MATERIAL FOR THIS EXERCISE:
**src/inc/sox_consts.svh**
```systemverilog
// offsets, field positions, reset values and fixed counts of the output expander
`ifndef SOX_CONSTS_SVH
`define SOX_CONSTS_SVH

// register byte offsets
`define SOX_OFF_CTRL 8'h00
`define SOX_OFF_STATUS 8'h04
`define SOX_OFF_EVENT 8'h08
`define SOX_OFF_FRAMES 8'h0c

// control fields
`define SOX_CTRL_HOLD_BIT 0
`define SOX_CTRL_FORCE_OFF_BIT 1
`define SOX_CTRL_RESET 2'h0

// event fields, write one to clear
`define SOX_EVT_OVERFLOW_BIT 0
`define SOX_EVT_SHORT_BIT 1

// reset values
`define SOX_STAGES_RESET 8'h00
`define SOX_STORE_RESET 8'h00

// bus answers
`define SOX_RESP_OKAY 2'h0
`define SOX_RESP_SLVERR 2'h2

// stages per expander and saturation of the bit counter
`define SOX_STAGES 8
`define SOX_BITCOUNT_MAX 8'hff

`endif

```
**src/inc/sox_pkg.sv**
```systemverilog
// types shared by the output expander files
package sox_pkg;

    typedef struct packed {
        logic shiftClk;
        logic storeClk;
        logic serData;
        logic outEnN;
    } sox_pins_t;

    typedef struct packed {
        logic [7:0] bitCount;
        logic oeActive;
        logic overflow;
        logic full;
        logic empty;
        logic [7:0] storage;
        logic [7:0] stages;
    } sox_status_t;

    typedef enum logic [0:0] {WR_IDLE, WR_RESP} sox_wr_state_t;
    typedef enum logic [0:0] {RD_IDLE, RD_RESP} sox_rd_state_t;

endpackage

```
**src/core/sox_expander.sv**
```systemverilog
// serial-in parallel-out output expander with register access
//
// How it works
// RULE1: shift stages and storage, separate clocks, eight outputs
// RULE2: shift clock rise samples data, advances stages
// RULE3: first bit in ends at highest output
// RULE4: storage clock rise copies stages, stages unchanged; here via the fifo, held by the control hold bit, dropped if fifo full
// RULE5: serial in to first stage, last stage cascades
// RULE6: clear low zeroes stages asynchronously
// RULE7: enable low drives outputs, else released; the control force-off bit also releases them here
// RULE8: chain cascade output to next data input
// RULE9: controller link clock drives shift clock
// RULE10: controller select edge drives storage clock
// RULE11: controller link data drives serial input
// RULE12: controller port pin drives output enable
// RULE13: controller streams output data downstream
// RULE14: controller upstream receive channel unused
// RULE15: controller sends low bit first, remap
// RULE16: inverted controller clock gives mode 0
// RULE17: triggered mode sends one frame when idle
// RULE18: repetition mode sends frames continuously
// RULE19: eight shift clocks per expander per strobe
`timescale 1ns/1ns
`include "sox_consts.svh"
module sox_expander
    import sox_pkg::*;
#(
    parameter int FIFO_DEPTH = 8
) (
    // clock and reset
    input wire logic clk,
    input wire logic srst,
    // expander pins
    input wire logic shiftClockIn,
    input wire logic storageClockIn,
    input wire logic serialDataIn,
    input wire logic shiftClearN,
    input wire logic outputEnableN,
    output logic [7:0] parallelOut,
    output logic parallelOutOe,
    output logic cascadeSerialOut,
    // axi4-lite write address
    input wire logic awvalid,
    output logic awready,
    input wire logic [7:0] awaddr,
    input wire logic [2:0] awprot,
    // axi4-lite write data
    input wire logic wvalid,
    output logic wready,
    input wire logic [31:0] wdata,
    input wire logic [3:0] wstrb,
    // axi4-lite write response
    output logic bvalid,
    input wire logic bready,
    output logic [1:0] bresp,
    // axi4-lite read address
    input wire logic arvalid,
    output logic arready,
    input wire logic [7:0] araddr,
    input wire logic [2:0] arprot,
    // axi4-lite read data
    input wire logic rvalid_unused_guard,
    output logic rvalid,
    input wire logic rready,
    output logic [31:0] rdata,
    output logic [1:0] rresp
);
    // pin synchronisers and edge finders
    sox_pins_t pinRaw;
    sox_pins_t pinMeta_reg;
    sox_pins_t pinSync_reg;
    sox_pins_t pinPrev_reg;
    logic shiftEdge;
    logic storeEdge;

    // datapath state
    logic [7:0] stages_reg;
    logic [7:0] storage_reg;
    logic oeActive_reg;
    logic [7:0] bitCount_reg;
    logic [15:0] frames_reg;
    logic overflow_reg;
    logic shortFrame_reg;
    logic [1:0] ctrl_reg;

    // fifo wiring
    logic fifoInReady;
    logic fifoOutValid;
    logic fifoOutReady;
    logic [7:0] fifoOutData;

    // bus state
    sox_wr_state_t wrState_reg;
    sox_rd_state_t rdState_reg;
    logic awHave_reg;
    logic [7:0] awAddr_reg;
    logic wHave_reg;
    logic [31:0] wData_reg;
    logic [3:0] wStrb_reg;
    logic [1:0] bresp_reg;
    logic [31:0] rdata_reg;
    logic [1:0] rresp_reg;
    logic doWrite;
    logic wrCtrl;
    logic wrEvent;
    sox_status_t status;

    function automatic logic isMapped(input logic [7:0] a);
        return (a == `SOX_OFF_CTRL) || (a == `SOX_OFF_STATUS) ||
               (a == `SOX_OFF_EVENT) || (a == `SOX_OFF_FRAMES);
    endfunction

    // ---- pins ----
    assign pinRaw = '{shiftClk: shiftClockIn, storeClk: storageClockIn,
                      serData: serialDataIn, outEnN: outputEnableN};

    always_ff @(posedge clk) begin
        if (srst) begin
            pinMeta_reg <= '{shiftClk: 1'b0, storeClk: 1'b0, serData: 1'b0, outEnN: 1'b1};
            pinSync_reg <= '{shiftClk: 1'b0, storeClk: 1'b0, serData: 1'b0, outEnN: 1'b1};
            pinPrev_reg <= '{shiftClk: 1'b0, storeClk: 1'b0, serData: 1'b0, outEnN: 1'b1};
        end else begin
            pinMeta_reg <= pinRaw;
            pinSync_reg <= pinMeta_reg;
            pinPrev_reg <= pinSync_reg;
        end
    end

    // rising edges of the two independent clocks
    assign shiftEdge = pinSync_reg.shiftClk && !pinPrev_reg.shiftClk; // RULE1 RULE2
    assign storeEdge = pinSync_reg.storeClk && !pinPrev_reg.storeClk; // RULE1 RULE4

    // ---- shift stages ----
    always_ff @(posedge clk or negedge shiftClearN) begin
        if (!shiftClearN) begin
            stages_reg <= `SOX_STAGES_RESET; // RULE6
        end else if (srst) begin
            stages_reg <= `SOX_STAGES_RESET;
        end else if (shiftEdge) begin
            stages_reg <= {stages_reg[6:0], pinSync_reg.serData}; // RULE2 RULE3 RULE5
        end
    end

    assign cascadeSerialOut = stages_reg[`SOX_STAGES-1]; // RULE5 RULE8

    // ---- bits shifted since last strobe ----
    always_ff @(posedge clk) begin
        if (srst) begin
            bitCount_reg <= 8'h00;
        end else if (storeEdge) begin
            bitCount_reg <= shiftEdge ? 8'h01 : 8'h00;
        end else if (shiftEdge && bitCount_reg != `SOX_BITCOUNT_MAX) begin
            bitCount_reg <= bitCount_reg + 8'h01;
        end
    end

    // strobe after a count that is zero or not whole bytes
    always_ff @(posedge clk) begin
        if (srst) begin
            shortFrame_reg <= 1'b0;
        end else if (storeEdge && (bitCount_reg == 8'h00 || bitCount_reg[2:0] != 3'h0)) begin
            shortFrame_reg <= 1'b1; // RULE19
        end else if (wrEvent && wData_reg[`SOX_EVT_SHORT_BIT]) begin
            shortFrame_reg <= 1'b0;
        end
    end

    // ---- storage path through the fifo ----
    sox_fifo #(
        .WIDTH(8),
        .DEPTH(FIFO_DEPTH)
    ) u_fifo (
        .clk(clk),
        .srst(srst),
        .inValid(storeEdge),
        .inReady(fifoInReady),
        .inData(stages_reg), // RULE4
        .outValid(fifoOutValid),
        .outReady(fifoOutReady),
        .outData(fifoOutData)
    );

    assign fifoOutReady = !ctrl_reg[`SOX_CTRL_HOLD_BIT];

    always_ff @(posedge clk) begin
        if (srst) begin
            storage_reg <= `SOX_STORE_RESET;
        end else if (fifoOutValid && fifoOutReady) begin
            storage_reg <= fifoOutData; // RULE1 RULE4
        end
    end

    // strobe refused while the fifo is full
    always_ff @(posedge clk) begin
        if (srst) begin
            overflow_reg <= 1'b0;
        end else if (storeEdge && !fifoInReady) begin
            overflow_reg <= 1'b1;
        end else if (wrEvent && wData_reg[`SOX_EVT_OVERFLOW_BIT]) begin
            overflow_reg <= 1'b0;
        end
    end

    always_ff @(posedge clk) begin
        if (srst) begin
            frames_reg <= 16'h0000;
        end else if (storeEdge && fifoInReady) begin
            frames_reg <= frames_reg + 16'h0001;
        end
    end

    // ---- output drivers ----
    always_ff @(posedge clk) begin
        if (srst) begin
            oeActive_reg <= 1'b0;
        end else begin
            oeActive_reg <= !pinSync_reg.outEnN && !ctrl_reg[`SOX_CTRL_FORCE_OFF_BIT]; // RULE7 RULE12
        end
    end

    assign parallelOut = storage_reg; // RULE1
    assign parallelOutOe = oeActive_reg; // RULE7

    // ---- write channel ----
    assign awready = (wrState_reg == WR_IDLE) && !awHave_reg;
    assign wready = (wrState_reg == WR_IDLE) && !wHave_reg;
    assign doWrite = (wrState_reg == WR_IDLE) && awHave_reg && wHave_reg;
    assign wrCtrl = doWrite && (awAddr_reg == `SOX_OFF_CTRL) && wStrb_reg[0];
    assign wrEvent = doWrite && (awAddr_reg == `SOX_OFF_EVENT) && wStrb_reg[0];
    assign bvalid = (wrState_reg == WR_RESP);
    assign bresp = bresp_reg;

    always_ff @(posedge clk) begin
        if (srst) begin
            awHave_reg <= 1'b0;
            awAddr_reg <= 8'h00;
        end else if (awvalid && awready) begin
            awHave_reg <= 1'b1;
            awAddr_reg <= {awaddr[7:2], 2'b00};
        end else if (doWrite) begin
            awHave_reg <= 1'b0;
        end
    end

    always_ff @(posedge clk) begin
        if (srst) begin
            wHave_reg <= 1'b0;
            wData_reg <= 32'h0000_0000;
            wStrb_reg <= 4'h0;
        end else if (wvalid && wready) begin
            wHave_reg <= 1'b1;
            wData_reg <= wdata;
            wStrb_reg <= wstrb;
        end else if (doWrite) begin
            wHave_reg <= 1'b0;
        end
    end

    always_ff @(posedge clk) begin
        if (srst) begin
            wrState_reg <= WR_IDLE;
            bresp_reg <= `SOX_RESP_OKAY;
        end else begin
            unique case (wrState_reg)
                WR_IDLE: begin
                    if (doWrite) begin
                        wrState_reg <= WR_RESP;
                        bresp_reg <= isMapped(awAddr_reg) ? `SOX_RESP_OKAY : `SOX_RESP_SLVERR;
                    end
                end
                WR_RESP: begin
                    if (bready) begin
                        wrState_reg <= WR_IDLE;
                    end
                end
            endcase
        end
    end

    always_ff @(posedge clk) begin
        if (srst) begin
            ctrl_reg <= `SOX_CTRL_RESET;
        end else if (wrCtrl) begin
            ctrl_reg <= wData_reg[1:0];
        end
    end

    // ---- read channel ----
    assign status = '{bitCount: bitCount_reg, oeActive: oeActive_reg, overflow: overflow_reg,
                      full: !fifoInReady, empty: !fifoOutValid,
                      storage: storage_reg, stages: stages_reg};
    assign arready = (rdState_reg == RD_IDLE);
    assign rvalid = (rdState_reg == RD_RESP);
    assign rdata = rdata_reg;
    assign rresp = rresp_reg;

    always_ff @(posedge clk) begin
        if (srst) begin
            rdState_reg <= RD_IDLE;
            rdata_reg <= 32'h0000_0000;
            rresp_reg <= `SOX_RESP_OKAY;
        end else begin
            unique case (rdState_reg)
                RD_IDLE: begin
                    if (arvalid) begin
                        rdState_reg <= RD_RESP;
                        rresp_reg <= isMapped({araddr[7:2], 2'b00}) ? `SOX_RESP_OKAY : `SOX_RESP_SLVERR;
                        unique case ({araddr[7:2], 2'b00})
                            `SOX_OFF_CTRL: rdata_reg <= {30'h0000_0000, ctrl_reg};
                            `SOX_OFF_STATUS: rdata_reg <= {4'h0, status};
                            `SOX_OFF_EVENT: rdata_reg <= {30'h0000_0000, shortFrame_reg, overflow_reg};
                            `SOX_OFF_FRAMES: rdata_reg <= {16'h0000, frames_reg};
                            default: rdata_reg <= 32'h0000_0000;
                        endcase
                    end
                end
                RD_RESP: begin
                    if (rready) begin
                        rdState_reg <= RD_IDLE;
                    end
                end
            endcase
        end
    end
endmodule

```
**src/core/sox_fifo.sv**
```systemverilog
// fifo between the store strobe and the storage register
`timescale 1ns/1ns
module sox_fifo #(
    parameter int WIDTH = 8,
    parameter int DEPTH = 8
) (
    // clock and reset
    input wire logic clk,
    input wire logic srst,
    // fill side
    input wire logic inValid,
    output logic inReady,
    input wire logic [WIDTH-1:0] inData,
    // drain side
    output logic outValid,
    input wire logic outReady,
    output logic [WIDTH-1:0] outData
);
    localparam int PW = (DEPTH > 1) ? $clog2(DEPTH) : 1;

    logic [WIDTH-1:0] mem [DEPTH];
    logic [PW-1:0] wrPtr_reg;
    logic [PW-1:0] rdPtr_reg;
    logic [PW:0] count_reg;
    logic push;
    logic pop;

    assign inReady = (count_reg != (PW+1)'(DEPTH));
    assign outValid = (count_reg != '0);
    assign outData = mem[rdPtr_reg];
    assign push = inValid && inReady;
    assign pop = outValid && outReady;

    always_ff @(posedge clk) begin
        if (push) begin
            mem[wrPtr_reg] <= inData;
        end
    end

    always_ff @(posedge clk) begin
        if (srst) begin
            wrPtr_reg <= '0;
        end else if (push) begin
            wrPtr_reg <= (wrPtr_reg == PW'(DEPTH - 1)) ? '0 : wrPtr_reg + 1'b1;
        end
    end

    always_ff @(posedge clk) begin
        if (srst) begin
            rdPtr_reg <= '0;
        end else if (pop) begin
            rdPtr_reg <= (rdPtr_reg == PW'(DEPTH - 1)) ? '0 : rdPtr_reg + 1'b1;
        end
    end

    always_ff @(posedge clk) begin
        if (srst) begin
            count_reg <= '0;
        end else if (push && !pop) begin
            count_reg <= count_reg + 1'b1;
        end else if (pop && !push) begin
            count_reg <= count_reg - 1'b1;
        end
    end
endmodule

```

WORK ITEM: Filter the entries down to the lines holding the string "strobe". Copy each of those lines.

TASK RESULT:
// RULE19: eight shift clocks per expander per strobe
    // ---- bits shifted since last strobe ----
    // strobe after a count that is zero or not whole bytes
    // strobe refused while the fifo is full
// fifo between the store strobe and the storage register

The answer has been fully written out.